= Reciprocal causation =

Biological concept

In biology, reciprocal causation arises when developing organisms are both products of evolution as well as causes of evolution. Formally, reciprocal causation exists when process A is a cause of process B and, subsequently, process B is a cause of process A, with this feedback potentially repeated. Some researchers, particularly advocates of the extended evolutionary synthesis, promote the view that causation in biological systems is inherently reciprocal.

==History==
Harvard evolutionary biologist Ernst Mayr (1961) suggested that there are two fundamentally different types of causation in biology, 'ultimate' and 'proximate'. Ultimate causes (e.g. natural selection) were seen as (i) providing historical accounts for the existence of an organism's features, and (ii) explaining the function or 'goal-directedness' of living beings. In contrast, proximate causes (e.g. physiology) were seen as explaining how biological systems work. According to Mayr, the evolutionary sciences study ultimate causes and the rest of biology studies proximate causes. In some of his works, Mayr considered these domains autonomous:

"The clarification of the biochemical mechanism by which the genetic program is translated into the phenotype tells us absolutely nothing about the steps by which natural selection has built up the particular genetic program."
Mayr, 1980

There has been widespread acceptance of the proximate-ultimate dichotomy within the evolutionary sciences. However, many biologists, psychologists and philosophers have taken issue with Mayr's corollary that the proximate-ultimate distinction implies that development is irrelevant to evolution. For instance, evolutionary biologist Mary Jane West-Eberhard writes:

"The proximate-ultimate distinction has given rise to a new confusion, namely, a belief that proximate causes of phenotypic variation have nothing to do with ultimate, evolutionary explanation."
West-Eberhard, 2003

Mayr's position implied a unidirectional or linear conception of causation for both development and evolution: genotypes cause phenotypes (proximate causation), whilst through natural selection, changes in environments cause changes in organisms (ultimate causation). Reciprocal causation was proposed as an alternative to this linear characterization. (see also ) It emphasizes how causation cycles through biological systems recursively, allowing proximate causes to feed back and thereby feature in ultimate explanations.

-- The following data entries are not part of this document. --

Context: an optimization exercise on an open-source flow, tuned for small area. The choices shown serve that exercise and are no tape-out recipe. Only simulation tests tie the RTL to the original design; equivalence was not proved. Power and IR drop assume default switching activity.

==> flow/design.v <==
module register_file_sb #(
    parameter  int DATA_WIDTH   = 32,
    parameter  int NUM_REGISTER = 32,
    parameter  int NUM_READ     = 2,
    localparam int AW           = $clog2(NUM_REGISTER)
) (
    input  logic                           clk_i,
    input  logic                           rst_n_i,
    input  logic                           we_i,
    input  logic [AW-1:0]                  rd_addr_i,
    input  logic [DATA_WIDTH-1:0]          rd_i,
    input  logic                           issue_i,
    input  logic [AW-1:0]                  issue_addr_i,
    input  logic                           flush_i,
    input  logic [NUM_READ*AW-1:0]         rs_addr_i,
    output logic [NUM_READ*DATA_WIDTH-1:0] rs_data_o,
    output logic [NUM_READ-1:0]            hazard_o,
    output logic [AW:0]                    busy_cnt_o
);
    localparam int CW = AW + 1;
    logic [DATA_WIDTH-1:0]   regs_q [1:NUM_REGISTER-1];
    logic [NUM_REGISTER-1:0] valid_q;
    logic [NUM_REGISTER-1:0] busy_q, busy_d;
    logic [CW-1:0]           busy_cnt_q, busy_cnt_d;
    logic [NUM_REGISTER-1:0] wsel;
    always_comb begin
        for (int i = 0; i < NUM_REGISTER; i++) wsel[i] = we_i && (rd_addr_i == AW'(i));
        wsel[0] = 1'b0;
    end
    logic [NUM_REGISTER-1:0] wsel_n;
    assign wsel_n = ~wsel;
    logic [DATA_WIDTH-1:0] regs_d [1:NUM_REGISTER-1];
    for (genvar i = 1; i < NUM_REGISTER; i++) begin : g_word
        for (genvar b = 0; b < DATA_WIDTH; b++) begin : g_bit
            rf_hold u_hold (
                .s_i(wsel[i]), .s_n_i(wsel_n[i]), .d_i(rd_i[b]), .q_i(regs_q[i][b]),
                .y_o(regs_d[i][b])
            );
        end
    end
    for (genvar i = 1; i < NUM_REGISTER; i++) begin : g_store
        always_ff @(posedge clk_i) regs_q[i] <= regs_d[i];
    end
    always_ff @(posedge clk_i or negedge rst_n_i) begin
        if (!rst_n_i) begin
            valid_q <= '0;
        end else begin
            valid_q <= valid_q | wsel;
        end
    end
    always_comb begin
        busy_d = busy_q;
        if (flush_i) begin
            busy_d = '0;
        end else begin
            if (we_i)    busy_d[rd_addr_i]    = 1'b0;
            if (issue_i) busy_d[issue_addr_i] = 1'b1;
        end
        busy_d[0] = 1'b0;
    end
    logic cnt_dec, cnt_inc;
    assign cnt_dec = we_i && (rd_addr_i != '0) && busy_q[rd_addr_i];
    assign cnt_inc = issue_i && (issue_addr_i != '0) &&
                     (!busy_q[issue_addr_i] || (we_i && rd_addr_i == issue_addr_i));
    always_comb begin
        if (flush_i)                busy_cnt_d = '0;
        else if (cnt_inc && !cnt_dec) busy_cnt_d = busy_cnt_q + CW'(1);
        else if (cnt_dec && !cnt_inc) busy_cnt_d = busy_cnt_q - CW'(1);
        else                        busy_cnt_d = busy_cnt_q;
    end
    always_ff @(posedge clk_i or negedge rst_n_i) begin
        if (!rst_n_i) begin
            busy_q     <= '0;
            busy_cnt_q <= '0;
        end else begin
            busy_q     <= busy_d;
            busy_cnt_q <= busy_cnt_d;
        end
    end
    assign busy_cnt_o = busy_cnt_q;
    localparam int NG = (NUM_REGISTER - 1 + 2) / 3;
    for (genvar p = 0; p < NUM_READ; p++) begin : g_read
        logic [AW-1:0]           addr;
        logic [NUM_REGISTER-1:0] dsel;
        logic [NUM_REGISTER-1:0] vsel;
        logic                    haz;
        assign addr = rs_addr_i[p*AW +: AW];
        always_comb begin
            for (int i = 0; i < NUM_REGISTER; i++) dsel[i] = (addr == AW'(i));
            vsel = dsel & valid_q;
            vsel[0] = 1'b0;
            haz  = 1'b0;
            for (int i = 1; i < NUM_REGISTER; i++) haz = haz | (dsel[i] & busy_q[i]);
        end
        for (genvar b = 0; b < DATA_WIDTH; b++) begin : g_bit
            logic [NG-1:0] grp_n;
            for (genvar g = 0; g < NG; g++) begin : g_grp
                localparam int I0 = 1 + 3 * g;
                if (I0 + 2 < NUM_REGISTER) begin : g_3
                    rf_aoi3 u_aoi (
                        .a0_i(vsel[I0]),   .b0_i(regs_q[I0][b]),
                        .a1_i(vsel[I0+1]), .b1_i(regs_q[I0+1][b]),
                        .a2_i(vsel[I0+2]), .b2_i(regs_q[I0+2][b]),
                        .y_n_o(grp_n[g])
                    );
                end else if (I0 + 1 < NUM_REGISTER) begin : g_2
                    assign grp_n[g] = ~((vsel[I0] & regs_q[I0][b]) | (vsel[I0+1] & regs_q[I0+1][b]));
                end else begin : g_1
                    assign grp_n[g] = ~(vsel[I0] & regs_q[I0][b]);
                end
            end
            assign rs_data_o[p*DATA_WIDTH + b] = ~&grp_n;
        end
        assign hazard_o[p] = haz;
    end
endmodule
module rf_hold (
    input  logic s_i,
    input  logic s_n_i,
    input  logic d_i,
    input  logic q_i,
    output logic y_o
);
    assign y_o = (s_i & d_i) | (s_n_i & q_i);
endmodule
module rf_aoi3 (
    input  logic a0_i,
    input  logic b0_i,
    input  logic a1_i,
    input  logic b1_i,
    input  logic a2_i,
    input  logic b2_i,
    output logic y_n_o
);
    assign y_n_o = ~((a0_i & b0_i) | (a1_i & b1_i) | (a2_i & b2_i));
endmodule
Settings: LEC_CHECK=0, CAP_MARGIN=10, CORE_MARGIN=2, CORE_UTILIZATION=60, SLEW_MARGIN=10, SYNTH_HIERARCHICAL=1; clock period 7.0 ns.
standard.sh (not shown) runs the stock make flow with config.mk's settings and CLKGATE_MAP_FILE= SYNTH_SCRIPT=/design/flow/synth_recipe.tcl, a recipe that flattens the netlist after the stock synthesis.
==> flow/flow/run.sh <==
#!/bin/bash
# Own layout flow: the standard synthesis unchanged, then the standard ORFS
# steps with two settings changed:
#   - every port still gets a buffer, but a plain sky130_fd_sc_hd__buf_1 rather
#     than the clock-delay cell that buffer_ports picks by default (repair may
#     resize it later);
#   - clock tree synthesis uses one clock buffer type, larger sink clusters and
#     no dummy loads.
# Each step's full output goes to its own log file in this folder (ORFS also
# keeps its per-step logs under orfs/logs/).
set -euo pipefail
bash standard.sh synth > synth.log 2>&1
bash standard.sh \
  "BUFFER_PORTS_ARGS=-buffer_cell sky130_fd_sc_hd__buf_1" \
  "CTS_ARGS=-sink_clustering_enable -repair_clock_nets -dont_use_dummy_load -buf_list sky130_fd_sc_hd__clkbuf_16 -sink_clustering_size 28 -sink_clustering_max_diameter 100" \
  finish > layout.log 2>&1
Then changed:
--- a/flow/flow/run.sh
+++ b/flow/flow/run.sh
@@ -14,3 +14,3 @@
   "BUFFER_PORTS_ARGS=-buffer_cell sky130_fd_sc_hd__buf_1" \
-  "CTS_ARGS=-sink_clustering_enable -repair_clock_nets -dont_use_dummy_load -buf_list sky130_fd_sc_hd__clkbuf_16 -sink_clustering_size 28 -sink_clustering_max_diameter 100" \
+  "CTS_ARGS=-sink_clustering_enable -repair_clock_nets -dont_use_dummy_load -buf_list sky130_fd_sc_hd__clkbuf_16 -sink_clustering_size 24 -sink_clustering_max_diameter 80" \
   finish > layout.log 2>&1
Settings changed: CAP_MARGIN 10 to 20, CORE_UTILIZATION 60 to 50, SLEW_MARGIN 10 to 20.
Total power came out higher by a few percent.
Core utilization came out lower by 10 points.
Wire length came out higher by roughly a tenth.
Final area came out higher slightly.
Die area came out higher by about a fifth.
Sequential share of layout area came out lower by 0.44 points.
Hold slack is worse by 0.011 ns.
Global-route usage came out lower by 4.0 points.
Via count came out higher slightly.
First-iteration DRC count came out lower by a little under a tenth.
Then changed:
--- a/flow/flow/run.sh
+++ b/flow/flow/run.sh
@@ -7,3 +7,5 @@
 #   - clock tree synthesis uses one clock buffer type, larger sink clusters and
-#     no dummy loads.
+#     no dummy loads;
+#   - after global routing, gates with positive slack are downsized
+#     (RECOVER_POWER).
 # Each step's full output goes to its own log file in this folder (ORFS also
@@ -14,3 +16,4 @@
   "BUFFER_PORTS_ARGS=-buffer_cell sky130_fd_sc_hd__buf_1" \
-  "CTS_ARGS=-sink_clustering_enable -repair_clock_nets -dont_use_dummy_load -buf_list sky130_fd_sc_hd__clkbuf_16 -sink_clustering_size 24 -sink_clustering_max_diameter 80" \
+  "CTS_ARGS=-sink_clustering_enable -repair_clock_nets -dont_use_dummy_load -buf_list sky130_fd_sc_hd__clkbuf_16 -sink_clustering_size 28 -sink_clustering_max_diameter 100" \
+  "RECOVER_POWER=100" \
   finish > layout.log 2>&1
Settings changed: CAP_MARGIN 20 to 10, CORE_UTILIZATION 50 to 60, SLEW_MARGIN 20 to 10.
Now the flow finished with max-capacitance violations, max-slew violations left.
Clock skew drops by 0.037 ns.
Global-route usage climbs by 4.0 points.
Fmax drops by about 8%.
Die area drops by about 16%.
Setup slack got worse by 0.52 ns.
Flip-flop and latch count does not change.
Sequential share of layout area climbs by 0.71 points.

==> afterwards: timing with drivers on the ports <==
How much do the figures lean on ideal ports? The routed layouts below were timed once more, with nothing changed but the port constraints.
Step 1, drivers: a clkbuf_16 drives clk_i and a buf_2 each remaining input, both assumed.
Step 2 moves the port delays by t, midway between the first and last clock arrival at a register: inputs arrive t later, outputs are due t later. That takes back most of the time a late clock gives input paths.
Slacks: ideal / step 1 / step 2; pairs: ideal / step 1.
run	t (ns)	setup WS [ns]	worst hold slack (ns)
the first run	0.705	0.655 / 0.558 / 0.558	0.488 / 0.488 / 0.488
the second run	0.712	0.780 / 0.747 / 0.747	0.477 / 0.477 / 0.477
the third run	0.705	0.264 / 0.162 / -0.274	0.491 / 0.491 / 0.491
For the third run, which loses most, drivers alone change the setup slack by -0.102 ns; drivers and shift together by -0.538 ns.
This is an optimization exercise on Yosys and OpenROAD, whose aim is small area, not a production implementation. Only simulation tests tie the RTL to the original design; equivalence was not proved. Power figures rest on the tool's default switching activity, not on a simulated workload.

==> inputs of run a <==
## rms_power_monitor_overload_trip_unit
module rms_power_monitor_overload_trip_unit (
    input  logic        clk,
    input  logic        rst_n,
    input  logic        cfg_we,
    input  logic [2:0]  cfg_index,
    input  logic [24:0] cfg_wdata,
    input  logic        s_tvalid,
    output logic        s_tready,
    input  logic [15:0] s_tdata,
    input  logic [1:0]  s_tuser,
    output logic        m_tvalid,
    input  logic        m_tready,
    output logic [47:0] m_tdata,
    output logic        m_tuser
);
    localparam logic [3:0] ST_RCLR = 4'd0;
    localparam logic [3:0] ST_IDLE = 4'd1;
    localparam logic [3:0] ST_P0   = 4'd2;
    localparam logic [3:0] ST_MUL  = 4'd3;
    localparam logic [3:0] ST_DIV  = 4'd4;
    localparam logic [3:0] ST_MULG = 4'd5;
    localparam logic [3:0] ST_FIX  = 4'd6;
    localparam logic [3:0] ST_POW  = 4'd7;
    localparam logic [3:0] ST_FIN  = 4'd8;
    logic [11:0] mid;
    logic [10:0] wsm;
    logic [23:0] gain;
    logic [15:0] flr;
    logic [8:0]  volts;
    logic [24:0] lim;
    logic [24:0] wd0, wd1;
  ...
==> flow/config.mk <==
export PLATFORM = sky130hd
export DESIGN_NAME = rms_power_monitor_overload_trip_unit
export DESIGN_NICKNAME = rms_power_monitor_overload_trip_unit
export VERILOG_FILES = /design/flow/design.v
export SDC_FILE = /design/flow/constraint.sdc
export NUM_CORES = 4
export LEC_CHECK = 0
export CAP_MARGIN = 20
export CORE_MARGIN = 2
export CORE_UTILIZATION = 40
export SLEW_MARGIN = 20
==> flow/constraint.sdc <==
create_clock -name core_clock -period 10.0 [get_ports {clk}]
set_input_delay 2.0000 -clock core_clock [delete_from_list [all_inputs] [get_ports {clk}]]
set_output_delay 2.0000 -clock core_clock [all_outputs]
set_load 0.01 [all_outputs]
standard.sh (not shown) runs the stock make flow with config.mk's settings and CLKGATE_MAP_FILE= SYNTH_SCRIPT=/design/flow/synth_recipe.tcl, a recipe that flattens the netlist after the stock synthesis.
==> flow/flow/run.sh <==
#!/bin/bash
# Standard ORFS layout (standard.sh) with buf_1 port buffers and a smaller
# clock tree without dummy loads. Each tool's output goes to its own log here.
export BUFFER_PORTS_ARGS="-buffer_cell sky130_fd_sc_hd__buf_1"
export CTS_ARGS="-sink_clustering_enable -repair_clock_nets -dont_use_dummy_load -buf_list sky130_fd_sc_hd__clkbuf_16 -sink_clustering_size 30 -sink_clustering_max_diameter 100"
bash standard.sh > standard.log 2>&1
==> run b (differences from run a) <==
--- a/flow/design.v
+++ b/flow/design.v
@@ -102,16 +102,15 @@
     logic [3:0]  state;
     logic [5:0]  ph;
     logic [5:0]  st;
     logic        relay;
     logic        mtv;
-    logic        trip_r;
-    logic        mv_r;
+    logic        trip;
     logic [43:0] lp;
     logic [40:0] oc;
-    logic dl, cy, bw, a1, a2, cls, cmp, wbd, ssat;
-    logic hi, lo, pend, rd1, rd2, zd1;
+    logic dl, cy, bw, a1, cls, cmp, ssat;
+    logic hi, lo, pend, zd1;
     logic dsub, ssub;
     logic        lp0;
     logic        c43;
     logic [4:0]  kk;
     logic        win;
@@ -168,11 +167,11 @@
     assign aop  = sw ? mbit : sbit;
     assign bop  = sw ? sbit : mbit;
     assign dv   = aop ^ bop ^ bw;
     assign bout = (~aop & bop) | (~(aop ^ bop) & bw);
     assign hit  = win && (kk[3:0] == st[3:0]);
-    assign addend = hit ? dv : (a2 & dl);
+    assign addend = hit ? dv : (zd1 & dl);
     assign w_zero = (wsm == 11'd0);
     assign w_big  = wsm[10] && (wsm[9:0] != 10'd0);
     always_comb
     begin
         case (ph)
@@ -192,11 +191,11 @@
     end
     assign ic_e  = (ph == 6'd34) ? 1'b1 : bw;
     assign incb  = lp0 ^ ic_e;
     assign ic_n  = lp0 & ic_e;
     assign bc_e  = (ph == 6'd34) ? 1'b0 : cmp;
-    assign bc_n  = (~incb & wbd) | (~(incb ^ wbd) & bc_e);
+    assign bc_n  = (~incb & a1) | (~(incb ^ a1) & bc_e);
     assign inc10 = ic_n;
     assign fbor  = (~inc10 & wb) | (~(inc10 ^ wb) & bc_n);
     assign gb = p_lt24 ? gain[ph[4:0]] : 1'b0;
     always_comb
     begin
@@ -210,19 +209,19 @@
             4'd6:    vb = volts[2];
             4'd7:    vb = volts[1];
             default: vb = volts[0];
         endcase
     end
-    assign cb = p_lt16 ? oc[0] : 1'b0;
+    assign cb = p_lt16 & ((d_first & lo) ? ssat : oc[0]);
     assign d_first = (st == 6'd0);
     assign d_last  = (st == 6'd32);
     assign dsub    = lo | d_first;
     assign ssub    = pend | (st == 6'd1);
     assign dv_act  = (state == ST_DIV) && (st != 6'd33) && !p_le32;
     assign sq_act  = (state == ST_DIV) && (st[0] || st == 6'd33) && p_lt19;
     assign xd = p_le33 ? ((d_first & ssat) | dl) : (d_first ? 1'b0 : dl);
-    assign xs = (ph == 6'd0) ? lo : ((ph == 6'd1) ? hi : rd2);
+    assign xs = (ph == 6'd0) ? lo : ((ph == 6'd1) ? hi : oc[18]);
     assign zs = (ph == 6'd2) ? pend : (p_lt18 ? zd1 : 1'b0);
     assign ys = (ph == 6'd0) ? ~ssub : ((ph == 6'd1) ? 1'b1 : (zs ^ ssub));
     assign px = (d_first || ph == 6'd0) ? 1'b0 : zd1;
     always_comb
     begin
@@ -314,10 +313,11 @@
                     if (c43) state <= ST_IDLE;
                 ST_IDLE:
                     if (c43 && s_tvalid && !mtv)
                     begin
                         state <= ST_P0;
+                        relay <= relay & ~(cls & cmp);
                         st    <= 6'd0;
                     end
                 ST_P0:
                     if (c43) state <= (s_tuser == 2'd0) ? ST_MUL : ST_FIN;
                 ST_MUL:
@@ -345,15 +345,13 @@
                     begin
                         st <= st_inc;
                         if (st == 6'd17)
                         begin
                             st    <= 6'd0;
-                            state <= ST_FIX;
+                            state <= ST_POW;
                         end
                     end
-                ST_FIX:
-                    if (c43) state <= ST_POW;
                 ST_POW:
                     if (c43)
                     begin
                         st <= st_inc;
                         if (st == 6'd8)
@@ -365,11 +363,10 @@
                 ST_FIN:
                 begin
                     state <= ST_IDLE;
                     mtv   <= 1'b1;
                     case (s_tuser)
-                        2'd0:    if (cls) relay <= relay & ~cmp;
                         2'd1:    relay <= ~relay;
                         2'd2:    relay <= s_tdata[12];
                         default: ;
                     endcase
                 end
@@ -379,26 +376,23 @@
     end
     always_ff @(posedge clk)
     begin
         lp  <= {lin, lp[43:1]};
         dl  <= (state == ST_MUL) ? dv : lp0;
-        wbd <= wb;
         cy  <= fa_co;
         bw  <= c43 ? 1'b0 : (p_le32 ? bout : ic_n);
-        a1  <= hit & dv;
-        a2  <= c43 ? 1'b0 : (a2 | a1);
-        rd1 <= oc[18];
-        rd2 <= rd1;
-        zd1 <= (state == ST_POW) ? oc[16] : oc[0];
+        a1  <= c43 ? 1'b0 : (p_le32 ? (hit & dv) : wb);
+        zd1 <= c43 ? 1'b0 : ((state == ST_MUL) ? (zd1 | a1) :
+                             ((state == ST_POW) ? oc[16] : oc[0]));
         if (state == ST_P0)
             cmp <= bc_n;
         else if (state == ST_MULG && st == 6'd17 && p_16_31)
             cmp <= lt_n;
         else if (state == ST_POW && st == 6'd8 && p_lt25)
             cmp <= gt_n;
         if (state == ST_P0 && ph == 6'd11) hi <= bout;
-        if (state == ST_P0 && c43)         cls <= ~fbor;
+        if (state == ST_P0 && c43)         cls <= ~fbor & (s_tuser == 2'd0);
         if (state == ST_MUL && ph == 6'd33) ssat <= fa_s;
         if (state == ST_MUL)
         begin
             lo   <= 1'b0;
             pend <= 1'b0;
@@ -423,36 +417,30 @@
                 if (p_le40) oc <= {1'b0, oc[40:1]};
             ST_DIV:
                 if (sq_act)
                 begin
                     if (p_lt18) oc[17:0]  <= {zs, oc[17:1]};
-                    oc[36:18] <= {fa_s, oc[36:19]};
+                    oc[38:18] <= {fa_s, oc[38:19]};
                 end
             ST_MULG:
                 if (st == 6'd17)
                 begin
                     if (p_16_31) oc[15:0] <= {fa_s, oc[15:1]};
                 end
                 else if (p_lt17)
                 begin
                     oc[17:0] <= {oc[0], oc[17:1]};
                 end
-            ST_FIX:
-                if (p_lt16 && lo) oc[15:0] <= {ssat, oc[15:1]};
             ST_POW:
             begin
-                if (p_lt16) oc[15:0] <= {oc[0], oc[15:1]};
+                if (p_lt16) oc[15:0] <= {cb, oc[15:1]};
                 if (p_lt25) oc[40:16] <= {fa_s, oc[40:17]};
             end
             default: ;
         endcase
-        if (state == ST_FIN)
-        begin
-            trip_r <= (s_tuser == 2'd0) && cls && relay && cmp;
-            mv_r   <= (s_tuser == 2'd0) && cls;
-        end
     end
+    assign trip     = cls & cmp & relay;
     assign s_tready = (state == ST_FIN);
     assign m_tvalid = mtv;
-    assign m_tdata  = {5'd0, trip_r, oc[40:16], oc[15:0], relay};
-    assign m_tuser  = mv_r;
+    assign m_tdata  = {5'd0, trip, oc[40:16], oc[15:0], relay & ~trip};
+    assign m_tuser  = cls;
 endmodule
==> flow/flow/run.sh (replaced) <==
#!/bin/bash
# Layout flow: the standard ORFS flow (standard.sh), with three changes
# to how the layout is made:
#  - synthesis: the same Yosys script, but with no adder extraction pass, and
#    ABC maps the logic with each of the area scripts flow/area*.abc (no
#    delay target), keeping the smallest result; flip-flops are mapped before
#    ABC, so they are the standard synthesis's (same names, count and types);
#  - port buffers are buf_1 cells;
#  - clock tree without dummy loads, with fewer, larger leaf buffers.
# Every tool writes its log under orfs/logs/ here; make's output goes to
# flow.log.
set -euo pipefail
here=$PWD
export AREA_ABC_SCRIPTS="$(ls $here/flow/area*.abc | tr '\n' ' ')"
export BUFFER_PORTS_ARGS="-buffer_cell sky130_fd_sc_hd__buf_1"
export CTS_ARGS="-sink_clustering_enable -repair_clock_nets -dont_use_dummy_load -buf_list sky130_fd_sc_hd__clkbuf_4 -sink_clustering_size 10 -sink_clustering_max_diameter 50"
sed -e "s#SYNTH_SCRIPT=[^ ]*#SYNTH_SCRIPT=$here/flow/synth_area.tcl ADDER_MAP_FILE=#" standard.sh > flow_standard.sh
grep -q "synth_area.tcl ADDER_MAP_FILE=" flow_standard.sh
bash flow_standard.sh > flow.log 2>&1
==> flow/flow/area1.abc (new file) <==
&get -n
&st
&dch
&nf
&put
==> flow/flow/area2.abc (new file) <==
&get -n
&st
&syn2
&dch
&nf -R 1000
&st
&syn2
&dch
&nf
&put
==> flow/flow/area3.abc (new file) <==
&get -n
&st
&syn2
&dch
&nf -R 1000
&st
&syn2
&dch
&nf
&st
&dch
&nf
&put
==> flow/flow/area4.abc (new file) <==
strash
dch
map -a
strash
dch
map -a
topo
==> flow/flow/area5.abc (new file) <==
&get -n
&st
&syn2
&dch -f
&nf -R 1000 -p
&st
&syn2
&dch -f
&nf -p
&st
&dch -f
&nf -p
&put
==> flow/flow/area7.abc (new file) <==
&get -n
&st
&dc2
&syn3
&dch -f
&nf
&st
&dc2
&dch -f
&nf
&put
==> flow/flow/area9.abc (new file) <==
&get -n
&st
&synch2
&nf -R 1000
&st
&synch2
&nf -R 1000
&st
&synch2
&nf
&put
==> flow/flow/synth_area.tcl (new file) <==
proc synth {args} { yosys synth -nofsm -noshare {*}$args }
# Same synthesis as synth_recipe.tcl, except the ABC step: the logic is mapped
# with each ABC script listed in $::env(AREA_ABC_SCRIPTS) (no delay target) and
# the mapping with the smallest cell area is kept. Flip-flops are mapped before
# ABC runs, so they are the same as the standard synthesis's.
proc abc_area_of {} {
  set f $::env(RESULTS_DIR)/abc_try_stat.txt
  set libs {}
  foreach l $::env(LIB_FILES) { lappend libs -liberty $l }
  yosys tee -q -o $f stat {*}$libs
  set fh [open $f r]
  set txt [read $fh]
  close $fh
  if { [regexp {Chip area for module[^:]*:\s*([0-9.eE+]+)} $txt -> a] } { return $a }
  return 1e30
}
proc abc {args} {
  set out {}
  set i 0
  while { $i < [llength $args] } {
    set a [lindex $args $i]
    if { $a eq "-script" } {
      incr i
    } elseif { $a eq "-D" } {
      incr i
    } else {
      lappend out $a
    }
    incr i
  }
  yosys design -save abc_pre
  set best ""
  set best_area 1e30
  foreach s $::env(AREA_ABC_SCRIPTS) {
    yosys design -load abc_pre
    yosys abc -script $s {*}$out
    yosys opt_clean
    set a [abc_area_of]
    puts "ABC script $s: area $a"
    if { $a < $best_area } {
      set best_area $a
      set best $s
    }
  }
  puts "ABC script kept: $best (area $best_area)"
  yosys design -load abc_pre
  yosys abc -script $best {*}$out
}
source $::env(SCRIPTS_DIR)/synth.tcl
# left out here: clear keep_hierarchy, flatten, clean up, hide names made inside functions, write 1_2_yosys.v
Settings changed: GPL_ROUTABILITY_DRIVEN set to 0, GPL_TIMING_DRIVEN set to 0.
==> comparison <==
- Power: run b is larger than run a (about 55%).
- Between run a and run b, the lower maximum frequency is in run a (gap 18%, measured against run b).
- Of run b and run a, run a has the higher first-iteration DRC count (gap about 6.6%, measured against run a).
- Of run a and run b, run a has the higher flip-flop and latch count (gap 6).
- Of run b and run a, run b has the higher register-to-register slack (gap 1100 ps).
- Of run b and run a, run a has the higher synthesized cell count (gap about 8%, measured against run a).
- Against run a, the hold slack of run b is worse by 12 ps.
- Between run a and run b, the lower global-route usage is in run a (gap 1.1 points).
- Critical path depth: run a is higher than run b (7).
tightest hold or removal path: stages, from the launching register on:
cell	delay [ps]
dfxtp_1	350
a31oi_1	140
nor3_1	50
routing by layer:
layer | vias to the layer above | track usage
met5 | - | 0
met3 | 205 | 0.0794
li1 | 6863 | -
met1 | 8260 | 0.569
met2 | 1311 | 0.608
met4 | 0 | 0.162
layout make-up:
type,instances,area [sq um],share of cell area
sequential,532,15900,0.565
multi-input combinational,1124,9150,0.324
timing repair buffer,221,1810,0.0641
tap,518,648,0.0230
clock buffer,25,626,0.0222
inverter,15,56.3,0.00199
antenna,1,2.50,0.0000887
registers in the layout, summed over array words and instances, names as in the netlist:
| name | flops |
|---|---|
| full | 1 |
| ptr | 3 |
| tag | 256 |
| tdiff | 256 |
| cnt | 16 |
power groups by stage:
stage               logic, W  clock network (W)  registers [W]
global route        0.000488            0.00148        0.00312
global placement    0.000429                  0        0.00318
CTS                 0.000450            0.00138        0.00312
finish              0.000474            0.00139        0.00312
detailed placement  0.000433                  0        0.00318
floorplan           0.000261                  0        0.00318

==Reciprocal causation in evolutionary biology==
Reciprocal causation features in several explanations within contemporary evolutionary biology, including sexual selection theory, coevolution, habitat selection, and frequency-dependent selection. In these examples, the source of selection on a trait coevolves with the trait itself, therefore causation is reciprocal and developmental processes potentially become relevant to evolutionary accounts. For instance, a peacock's tail evolves through mating preferences in peahens, and those preferences coevolve with the male trait. The 'ultimate explanation' for the male trait is the prior existence of female preferences, proximately manifest in differential peahen mate choice decisions, whilst the 'ultimate explanation' for the peahens' mating preferences is the prior existence of variation in the peacock's tail associated with fitness. This example illustrates how reciprocal causation is not a rejection of the proximate-ultimate distinction itself, but instead a rejection of the implication that developmental processes should not feature in evolutionary explanations.

Reciprocal causation also applies in other domains of evolutionary biology. The extended evolutionary synthesis emphasizes how developmental events, including both the causal effects of environments on organisms (for instance, arising through developmental plasticity, or epigenetic inheritance) and the causal effects of organisms on environments (e.g. niche construction), can direct the course of evolution. Developmental plasticity, niche construction, extra-genetic forms of inheritance and developmental bias are recognized as playing evolutionary roles that cannot be reduced to natural selection of genetically encoded characters or strategies. Proximate causes are not autonomous from natural selection, but rather feed back to influence the rate and direction of adaptive evolution. This goes beyond the recognition that ontogenetic processes can impose constraints on the action of selection, or that proximate and ultimate processes interact. Rather, developmental processes are also seen as a source of evolutionary novelty, initiators of evolutionary episodes, and co-directors of patterns of evolutionary change.

==Contention==
Acceptance or rejection of Mayr's proximate-ultimate distinction may lie at the centre of several major debates within contemporary biology, concerning evo devo (evolutionary developmental biology), niche construction, cultural evolution, human cooperation, and the evolution of language. According to some biologists and philosophers, these disputes share a common pattern. On one side are researchers who consider that interaction and feedback processes traditionally characterized as 'proximate' have explanatory value for 'ultimate' evolutionary questions. Their concern is that the proximate-ultimate distinction has discouraged consideration of the manner in which developmental processes can set the evolutionary agenda, for instance, by introducing innovations, channeling phenotypic variation, or initiating evolutionary episodes through modifying selection pressures. On the other side are researchers who largely adopt Mayr's stance with a clean separation of proximate and ultimate causation. For the latter, a failure to respect Mayr's dichotomy is considered a sign of confusing an evolutionary explanation with a mechanistic explanation.